(Task prompt): Lift out all lines below that contain "group".

[Data for analysis]

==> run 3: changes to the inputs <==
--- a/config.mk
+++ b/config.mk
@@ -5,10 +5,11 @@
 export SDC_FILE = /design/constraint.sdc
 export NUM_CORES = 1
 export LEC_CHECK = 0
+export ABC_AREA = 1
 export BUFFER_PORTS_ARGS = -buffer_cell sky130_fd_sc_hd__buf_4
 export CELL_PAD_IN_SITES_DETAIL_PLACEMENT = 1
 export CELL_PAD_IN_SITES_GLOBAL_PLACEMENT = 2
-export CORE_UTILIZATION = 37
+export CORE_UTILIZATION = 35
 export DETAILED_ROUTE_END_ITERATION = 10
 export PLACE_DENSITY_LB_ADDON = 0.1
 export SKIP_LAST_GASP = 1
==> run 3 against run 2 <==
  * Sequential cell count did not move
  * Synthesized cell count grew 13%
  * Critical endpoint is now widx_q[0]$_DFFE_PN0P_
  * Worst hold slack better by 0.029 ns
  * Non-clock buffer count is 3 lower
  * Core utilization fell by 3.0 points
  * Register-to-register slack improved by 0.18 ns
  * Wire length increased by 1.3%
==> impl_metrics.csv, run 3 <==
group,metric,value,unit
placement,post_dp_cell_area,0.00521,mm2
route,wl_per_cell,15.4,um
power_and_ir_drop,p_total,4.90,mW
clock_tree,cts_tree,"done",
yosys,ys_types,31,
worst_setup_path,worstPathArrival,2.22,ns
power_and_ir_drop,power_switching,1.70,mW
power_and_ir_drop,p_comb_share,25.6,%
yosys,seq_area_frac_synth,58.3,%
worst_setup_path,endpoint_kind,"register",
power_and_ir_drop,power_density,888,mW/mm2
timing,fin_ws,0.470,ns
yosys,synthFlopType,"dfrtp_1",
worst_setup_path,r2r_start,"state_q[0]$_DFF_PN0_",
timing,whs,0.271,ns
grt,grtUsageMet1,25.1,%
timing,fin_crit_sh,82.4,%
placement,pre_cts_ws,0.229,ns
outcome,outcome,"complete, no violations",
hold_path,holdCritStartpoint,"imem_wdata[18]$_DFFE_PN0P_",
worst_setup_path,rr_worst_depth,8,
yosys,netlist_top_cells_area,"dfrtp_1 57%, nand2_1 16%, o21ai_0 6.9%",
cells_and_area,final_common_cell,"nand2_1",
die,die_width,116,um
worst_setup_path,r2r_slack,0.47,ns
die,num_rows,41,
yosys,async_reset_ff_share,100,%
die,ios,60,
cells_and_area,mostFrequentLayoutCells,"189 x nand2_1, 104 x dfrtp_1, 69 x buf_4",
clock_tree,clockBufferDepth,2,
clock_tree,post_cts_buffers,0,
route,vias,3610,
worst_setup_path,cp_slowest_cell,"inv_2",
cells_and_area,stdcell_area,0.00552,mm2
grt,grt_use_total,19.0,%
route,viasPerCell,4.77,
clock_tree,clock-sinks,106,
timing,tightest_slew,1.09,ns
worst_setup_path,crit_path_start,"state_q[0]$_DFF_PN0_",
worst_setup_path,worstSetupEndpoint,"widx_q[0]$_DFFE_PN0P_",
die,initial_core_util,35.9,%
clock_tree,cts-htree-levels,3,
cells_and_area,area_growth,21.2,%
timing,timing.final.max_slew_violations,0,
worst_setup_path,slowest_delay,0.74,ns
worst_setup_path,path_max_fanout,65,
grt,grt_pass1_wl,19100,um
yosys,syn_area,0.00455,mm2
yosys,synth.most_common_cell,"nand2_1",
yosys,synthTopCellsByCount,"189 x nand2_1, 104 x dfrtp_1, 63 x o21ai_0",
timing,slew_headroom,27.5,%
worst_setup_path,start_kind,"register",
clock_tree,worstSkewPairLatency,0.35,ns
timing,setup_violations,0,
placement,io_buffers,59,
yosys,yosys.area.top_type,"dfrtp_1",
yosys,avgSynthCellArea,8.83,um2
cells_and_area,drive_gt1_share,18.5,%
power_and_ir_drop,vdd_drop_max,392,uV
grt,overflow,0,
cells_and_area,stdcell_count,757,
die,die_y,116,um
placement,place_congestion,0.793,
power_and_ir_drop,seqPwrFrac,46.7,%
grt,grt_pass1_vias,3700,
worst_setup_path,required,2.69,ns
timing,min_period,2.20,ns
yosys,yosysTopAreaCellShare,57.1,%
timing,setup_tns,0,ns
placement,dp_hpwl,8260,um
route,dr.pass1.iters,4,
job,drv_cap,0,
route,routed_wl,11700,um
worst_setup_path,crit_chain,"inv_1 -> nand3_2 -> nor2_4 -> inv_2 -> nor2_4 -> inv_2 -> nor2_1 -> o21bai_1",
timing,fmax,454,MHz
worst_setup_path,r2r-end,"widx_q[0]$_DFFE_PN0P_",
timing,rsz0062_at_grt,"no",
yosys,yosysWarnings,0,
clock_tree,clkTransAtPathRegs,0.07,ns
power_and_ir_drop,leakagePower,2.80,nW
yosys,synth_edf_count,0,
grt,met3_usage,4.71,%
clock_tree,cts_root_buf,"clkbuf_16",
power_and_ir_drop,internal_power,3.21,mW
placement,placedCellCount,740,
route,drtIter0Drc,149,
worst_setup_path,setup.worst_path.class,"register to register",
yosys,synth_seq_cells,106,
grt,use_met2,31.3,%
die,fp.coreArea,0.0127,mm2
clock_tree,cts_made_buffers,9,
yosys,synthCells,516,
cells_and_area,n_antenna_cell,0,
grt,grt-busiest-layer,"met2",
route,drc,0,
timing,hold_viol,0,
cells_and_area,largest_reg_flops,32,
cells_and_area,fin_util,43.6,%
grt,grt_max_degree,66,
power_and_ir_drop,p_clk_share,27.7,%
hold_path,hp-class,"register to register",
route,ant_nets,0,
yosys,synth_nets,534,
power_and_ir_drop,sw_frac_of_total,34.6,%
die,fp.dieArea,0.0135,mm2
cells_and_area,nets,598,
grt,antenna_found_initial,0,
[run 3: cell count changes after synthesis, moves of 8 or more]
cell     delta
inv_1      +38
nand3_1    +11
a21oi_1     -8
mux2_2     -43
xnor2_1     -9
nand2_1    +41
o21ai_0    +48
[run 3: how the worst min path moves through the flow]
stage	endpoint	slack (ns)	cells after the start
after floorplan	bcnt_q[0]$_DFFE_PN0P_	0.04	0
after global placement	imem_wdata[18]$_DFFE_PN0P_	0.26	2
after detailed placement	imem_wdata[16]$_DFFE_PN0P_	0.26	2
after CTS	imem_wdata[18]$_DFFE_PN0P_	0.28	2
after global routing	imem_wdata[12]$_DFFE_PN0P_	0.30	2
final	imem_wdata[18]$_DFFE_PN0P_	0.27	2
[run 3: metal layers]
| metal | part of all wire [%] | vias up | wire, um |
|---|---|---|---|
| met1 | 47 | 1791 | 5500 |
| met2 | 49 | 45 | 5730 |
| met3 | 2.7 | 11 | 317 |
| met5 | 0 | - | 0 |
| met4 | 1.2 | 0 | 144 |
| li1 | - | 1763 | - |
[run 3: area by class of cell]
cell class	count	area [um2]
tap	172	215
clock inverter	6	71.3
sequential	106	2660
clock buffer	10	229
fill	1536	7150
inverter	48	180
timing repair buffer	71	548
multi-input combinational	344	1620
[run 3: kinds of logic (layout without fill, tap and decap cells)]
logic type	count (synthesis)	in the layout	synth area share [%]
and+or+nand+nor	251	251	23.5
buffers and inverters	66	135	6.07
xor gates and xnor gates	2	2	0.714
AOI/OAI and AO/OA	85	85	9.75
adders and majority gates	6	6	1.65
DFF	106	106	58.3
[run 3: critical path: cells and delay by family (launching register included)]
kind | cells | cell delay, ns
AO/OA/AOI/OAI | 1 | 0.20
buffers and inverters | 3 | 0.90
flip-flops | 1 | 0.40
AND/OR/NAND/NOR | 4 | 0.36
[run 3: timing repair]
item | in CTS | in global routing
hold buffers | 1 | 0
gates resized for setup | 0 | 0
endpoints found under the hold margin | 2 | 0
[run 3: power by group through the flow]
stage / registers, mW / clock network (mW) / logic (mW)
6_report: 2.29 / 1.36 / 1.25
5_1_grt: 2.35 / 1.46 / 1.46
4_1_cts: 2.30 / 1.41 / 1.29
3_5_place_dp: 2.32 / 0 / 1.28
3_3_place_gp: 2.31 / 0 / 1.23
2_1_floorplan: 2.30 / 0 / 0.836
`src/rtl/pc_pkg.sv`:
```
// Shared types for the program-counter / fetch sequencer.
package pc_pkg;

  // Default program-counter and LUT target width.
  localparam int PC_W = 10;

  // Top-level sequencing states.
  typedef enum logic [1:0] {
    IDLE = 2'd0,
    RUN  = 2'd1,
    DONE = 2'd2
  } fetch_state_t;

  // Source of the next program counter.
  typedef enum logic [1:0] {
    NPC_HOLD = 2'd0,
    NPC_INC  = 2'd1,
    NPC_ABS  = 2'd2,
    NPC_REL  = 2'd3
  } npc_sel_t;

endpackage

```
`src/rtl/pc_next_calc.sv`:
```
// Next-PC arithmetic: hold, increment, absolute load or signed-relative add.
// All sums are truncated to D bits, giving modulo-2^D wrap.
module pc_next_calc
  import pc_pkg::*;
#(
  parameter int D = PC_W
) (
  input  logic [D-1:0] prog_ctr,
  input  logic [D-1:0] lut_target,
  input  npc_sel_t     sel,
  output logic [D-1:0] next_pc
);

  localparam logic [D-1:0] ONE = {{(D-1){1'b0}}, 1'b1};

  // Select the next PC; a relative offset is two's complement, so a plain
  // D-bit add already implements the signed displacement.
  always_comb begin
    next_pc = prog_ctr;
    case (sel)
      NPC_HOLD: next_pc = prog_ctr;
      NPC_INC:  next_pc = prog_ctr + ONE;
      NPC_ABS:  next_pc = lut_target;
      NPC_REL:  next_pc = prog_ctr + lut_target;
      default:  next_pc = prog_ctr;
    endcase
  end

endmodule

```
`src/rtl/pc_fetch_ctrl.sv`:
```
// Program-counter and fetch sequencer. Drives the branch-target LUT index,
// consumes the LUT target in the same cycle and registers the next PC.
module pc_fetch_ctrl
  import pc_pkg::*;
#(
  parameter int D  = PC_W,
  parameter int CW = 16
) (
  input  logic          clk,
  input  logic          reset,
  input  logic          start,
  input  logic          stall,
  input  logic          halt_req,
  input  logic          branch_en,
  input  logic          branch_taken,
  input  logic          jump_abs,
  input  logic [3:0]    lut_idx,
  output logic [3:0]    lut_addr,
  input  logic [D-1:0]  lut_target,
  output logic [D-1:0]  prog_ctr,
  output logic          running,
  output logic          done,
  output logic [CW-1:0] instr_count
);

  localparam logic [CW-1:0] CNT_MAX = {CW{1'b1}};
  localparam logic [CW-1:0] CNT_ONE = {{(CW-1){1'b0}}, 1'b1};

  fetch_state_t  state;
  fetch_state_t  next_state;
  npc_sel_t      pc_sel;
  logic          clear;
  logic          cnt_inc;
  logic [D-1:0]  next_pc;

  // The LUT is read combinationally so target and decision resolve together.
  assign lut_addr = lut_idx;

  pc_next_calc #(.D(D)) u_next (
    .prog_ctr   (prog_ctr),
    .lut_target (lut_target),
    .sel        (pc_sel),
    .next_pc    (next_pc)
  );

  // Next-state and datapath control; stall beats halt, halt beats branch.
  always_comb begin
    next_state = state;
    pc_sel     = NPC_HOLD;
    clear      = 1'b0;
    cnt_inc    = 1'b0;
    case (state)
      IDLE: begin
        if (start) begin
          next_state = RUN;
          clear      = 1'b1;
        end else begin
          next_state = IDLE;
        end
      end
      RUN: begin
        if (stall) begin
          pc_sel = NPC_HOLD;
        end else if (halt_req) begin
          next_state = DONE;
          pc_sel     = NPC_HOLD;
          cnt_inc    = 1'b1;
        end else if (branch_en && branch_taken) begin
          pc_sel  = jump_abs ? NPC_ABS : NPC_REL;
          cnt_inc = 1'b1;
        end else begin
          pc_sel  = NPC_INC;
          cnt_inc = 1'b1;
        end
      end
      DONE: begin
        if (start) begin
          next_state = RUN;
          clear      = 1'b1;
        end else begin
          next_state = DONE;
        end
      end
      default: begin
        next_state = IDLE;
      end
    endcase
  end

  // State, PC, retire counter and status flags; reset overrides everything.
  always_ff @(posedge clk) begin
    if (reset) begin
      state       <= IDLE;
      prog_ctr    <= {D{1'b0}};
      instr_count <= {CW{1'b0}};
      running     <= 1'b0;
      done        <= 1'b0;
    end else begin
      state   <= next_state;
      running <= (next_state == RUN);
      done    <= (next_state == DONE);
      if (clear) begin
        prog_ctr    <= {D{1'b0}};
        instr_count <= {CW{1'b0}};
      end else begin
        prog_ctr <= next_pc;
        if (cnt_inc && (instr_count != CNT_MAX)) begin
          instr_count <= instr_count + CNT_ONE;
        end else begin
          instr_count <= instr_count;
        end
      end
    end
  end

endmodule

```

[/Data for analysis]

(Exercise answer):
group,metric,value,unit
[run 3: power by group through the flow]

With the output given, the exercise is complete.